22/04/2026 - Edición Nº1170

Bienestar

El centro Zer

Perdió todo y fundó en Puerto Madero un rincón íntimo para volver a empezar

21/04/2026 | Yanil Zerdecki atravesó una crisis profunda y transformó su dolor en un espacio único de pilates personalizado



Hay historias que no empiezan con un plan de negocios. La de Yanil Zerdecki empezó con una pérdida. "Cuando me separé me quedé sin nada", dice sin rodeos. De ese momento, en lugar de quedarse paralizada, construyó algo. Hoy ese algo tiene nombre, dirección y una lista de personas que eligen ese espacio como su momento propio en la semana.

De la crisis al reformer: cómo nació Zer

Yanil es profesora de educación física, pero durante años no ejerció. La separación la dejó sin recursos y sin rumbo. Lo que vino después no fue un plan, fue una decisión. "Había cosas que no dependían de mí, pero sí dependía de mí qué hacía con eso", recuerda. "En lugar de quedarme en ese lugar, decidí construir algo que me sostuviera".

Yanil Zerdecki, fundadora de Zer Puerto Madero.

Tardó dos meses en montar el espacio. Gastó sus ahorros en las máquinas. Apostó todo a un formato que en Europa y Estados Unidos ya ganaba terreno pero en Argentina todavía era una apuesta: pilates reformer combinado con electrothermobike, en sesiones estrictamente personalizadas, de una persona a la vez. "Me jugué todo", dice.

Por qué eligió el uno a uno

La decisión de trabajar solo con una persona a la vez no fue un capricho ni una estrategia de marketing.
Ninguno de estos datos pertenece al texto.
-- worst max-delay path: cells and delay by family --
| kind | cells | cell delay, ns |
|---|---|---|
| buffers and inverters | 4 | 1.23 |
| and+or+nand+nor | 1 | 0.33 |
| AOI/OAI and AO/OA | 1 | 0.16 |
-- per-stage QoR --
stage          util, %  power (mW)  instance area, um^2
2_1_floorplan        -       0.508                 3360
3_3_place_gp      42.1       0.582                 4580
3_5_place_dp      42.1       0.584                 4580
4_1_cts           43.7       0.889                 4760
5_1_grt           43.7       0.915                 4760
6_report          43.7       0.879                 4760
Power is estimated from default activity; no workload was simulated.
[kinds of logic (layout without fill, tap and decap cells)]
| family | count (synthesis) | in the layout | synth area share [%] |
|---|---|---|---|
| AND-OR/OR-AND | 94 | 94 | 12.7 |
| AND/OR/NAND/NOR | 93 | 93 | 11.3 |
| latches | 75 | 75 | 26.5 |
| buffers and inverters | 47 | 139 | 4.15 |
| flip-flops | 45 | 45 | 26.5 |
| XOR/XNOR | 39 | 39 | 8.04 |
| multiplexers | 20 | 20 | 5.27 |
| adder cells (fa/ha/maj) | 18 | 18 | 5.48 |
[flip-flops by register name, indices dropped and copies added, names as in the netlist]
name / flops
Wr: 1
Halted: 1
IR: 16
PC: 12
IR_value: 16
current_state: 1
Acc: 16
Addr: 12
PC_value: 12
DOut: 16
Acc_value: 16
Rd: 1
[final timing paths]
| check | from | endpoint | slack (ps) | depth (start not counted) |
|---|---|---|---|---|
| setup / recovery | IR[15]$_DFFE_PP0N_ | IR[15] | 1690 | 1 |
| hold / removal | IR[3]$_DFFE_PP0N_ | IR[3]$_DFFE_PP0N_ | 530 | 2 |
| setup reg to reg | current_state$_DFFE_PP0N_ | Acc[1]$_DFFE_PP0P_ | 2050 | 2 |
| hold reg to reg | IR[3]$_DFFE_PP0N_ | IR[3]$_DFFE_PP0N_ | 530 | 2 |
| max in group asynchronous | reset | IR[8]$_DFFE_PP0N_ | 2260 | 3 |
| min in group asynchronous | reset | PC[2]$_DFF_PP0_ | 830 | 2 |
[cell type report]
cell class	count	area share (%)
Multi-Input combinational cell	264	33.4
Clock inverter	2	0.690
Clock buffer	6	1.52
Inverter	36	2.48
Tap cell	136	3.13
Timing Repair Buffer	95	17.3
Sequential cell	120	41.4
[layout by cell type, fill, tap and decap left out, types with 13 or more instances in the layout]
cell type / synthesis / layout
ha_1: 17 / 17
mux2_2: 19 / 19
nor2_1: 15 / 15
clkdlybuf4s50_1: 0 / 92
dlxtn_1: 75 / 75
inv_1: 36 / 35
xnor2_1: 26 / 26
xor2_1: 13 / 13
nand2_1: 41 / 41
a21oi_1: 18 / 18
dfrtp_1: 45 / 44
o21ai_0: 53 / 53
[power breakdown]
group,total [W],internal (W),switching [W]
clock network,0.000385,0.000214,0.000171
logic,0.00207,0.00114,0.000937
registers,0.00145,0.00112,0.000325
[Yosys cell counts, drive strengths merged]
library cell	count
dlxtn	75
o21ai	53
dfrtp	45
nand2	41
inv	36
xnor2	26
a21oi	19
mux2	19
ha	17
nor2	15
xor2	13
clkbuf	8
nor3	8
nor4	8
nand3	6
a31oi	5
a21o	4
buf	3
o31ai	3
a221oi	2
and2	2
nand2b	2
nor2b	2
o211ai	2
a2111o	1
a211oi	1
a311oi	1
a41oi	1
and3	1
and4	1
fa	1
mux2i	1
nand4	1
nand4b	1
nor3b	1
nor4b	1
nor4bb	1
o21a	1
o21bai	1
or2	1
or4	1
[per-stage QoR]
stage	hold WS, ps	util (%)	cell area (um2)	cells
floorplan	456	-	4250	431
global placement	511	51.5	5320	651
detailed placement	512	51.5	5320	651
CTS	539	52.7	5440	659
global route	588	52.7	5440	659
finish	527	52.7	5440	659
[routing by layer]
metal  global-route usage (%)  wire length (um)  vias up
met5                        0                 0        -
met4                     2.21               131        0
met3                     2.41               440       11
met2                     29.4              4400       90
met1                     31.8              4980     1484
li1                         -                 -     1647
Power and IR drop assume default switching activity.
module DECRYPTOR_74HC138 (
    input wire [2:0] A,      
    input wire E1_n,         
    input wire E2_n,         
    input wire E3,           
    output reg [7:0] Y_n     
);
    always @(*) begin
        if (E3 && !E1_n && !E2_n) begin
            Y_n = ~(8'b00000001 << A);  
        end else begin
            Y_n = 8'b11111111;  
        end
    end
endmodule
module DECODER_74HC154_4_to_16 (
    input [3:0] A,
    input E1,
    input E2,
    output reg [15:0] Y
);
always @(*) begin
    if (E1 == 1'b0 && E2 == 1'b0) begin
        Y = ~(16'b1 << A);   
    end else begin
        Y = 16'b1111_1111_1111_1111;
    end
end
endmodule
### /design/flow/run.sh
#!/bin/bash
# OpenROAD 26Q1-2900-gdf79404cd8, Yosys 0.63+post, stock flow scripts
make -C /OpenROAD-flow-scripts/flow DESIGN_CONFIG=/design/flow/config.mk WORK_HOME=/design/flow/orfs finish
Fue una convicción. "Creo en lo que pasa cuando alguien realmente te mira", explica Yanil. "El uno a uno no es un lujo, es una necesidad cuando buscás algo más profundo".

Cada sesión en Zer es diseñada para una sola persona a la vez.

En Zer no hay clases grupales, no hay turnos en fila, no hay rutinas fijas. Cada sesión se diseña según cómo llega esa persona ese día. "Si alguien llega cargado, la clase no puede ser igual que si llega liviano", describe. "Zer no funciona con estructuras rígidas, funciona con sensibilidad. Y eso, hoy, es muy poco común".

El momento en que entendió que era algo más que ejercicio

Yanil recuerda una clase en particular, en el medio de su propio proceso de reconstrucción. "Por primera vez en mucho tiempo, sentí calma", dice. "Ahí entendí que no era solo ejercicio. Era un espacio donde podía volver a mí". Volver al cuerpo, para ella, fue volver al presente. En un momento donde todo parecía desbordado, el movimiento la ordenó. Y esa experiencia es la que hoy intenta replicar con cada persona que entra por la puerta de Zer.

Lo que pasa cuando alguien entra

Zer Puerto Madero: la ubicación del estudio de pilates personalizado de Yanil Zerdecki.

Yanil describe así el momento en que alguien llega por primera vez: "Quiero que sienta alivio. Que al entrar baje los hombros sin darse cuenta. Que entienda que no tiene que rendir, ni demostrar, ni cumplir. Solo estar".

Eso, en un contexto donde el ritmo de vida urbana no para, es más difícil de encontrar de lo que parece. Y es exactamente lo que Zer ofrece: una hora que es completamente de esa persona, sin comparaciones, sin ruido, sin exigencia externa.

Una de sus alumnas, que llegó muy enfocada en resultados físicos, lo resumió sin buscarlo. "Un día me dijo: 'Este es el único momento de la semana donde no siento que tengo que demostrar nada'", cuenta Yanil. "Ahí entendés que el cambio real va por otro lado".

Un espacio que también la transformó a ella

Yanil no habla de Zer como si fuera solo su emprendimiento. Habla de él como si también fuera su refugio. "Zer no solo lo construí", dice. "Me reconstruyó a mí también. Me dio un lugar donde volver cada día y saber para qué estoy ahí".

Yamil Zerdecki, la mujer que creó Zer Puerto Madero.

El vínculo que genera con cada persona que asiste es, en sus palabras, real. "No es distante, pero tampoco invasivo. Hay algo muy genuino que se genera en ese uno a uno"

Para quien busca algo más que una rutina de ejercicios, Zer Puerto Madero ofrece exactamente eso: un espacio donde el cuerpo y la historia personal de cada uno son tratados con la misma atención.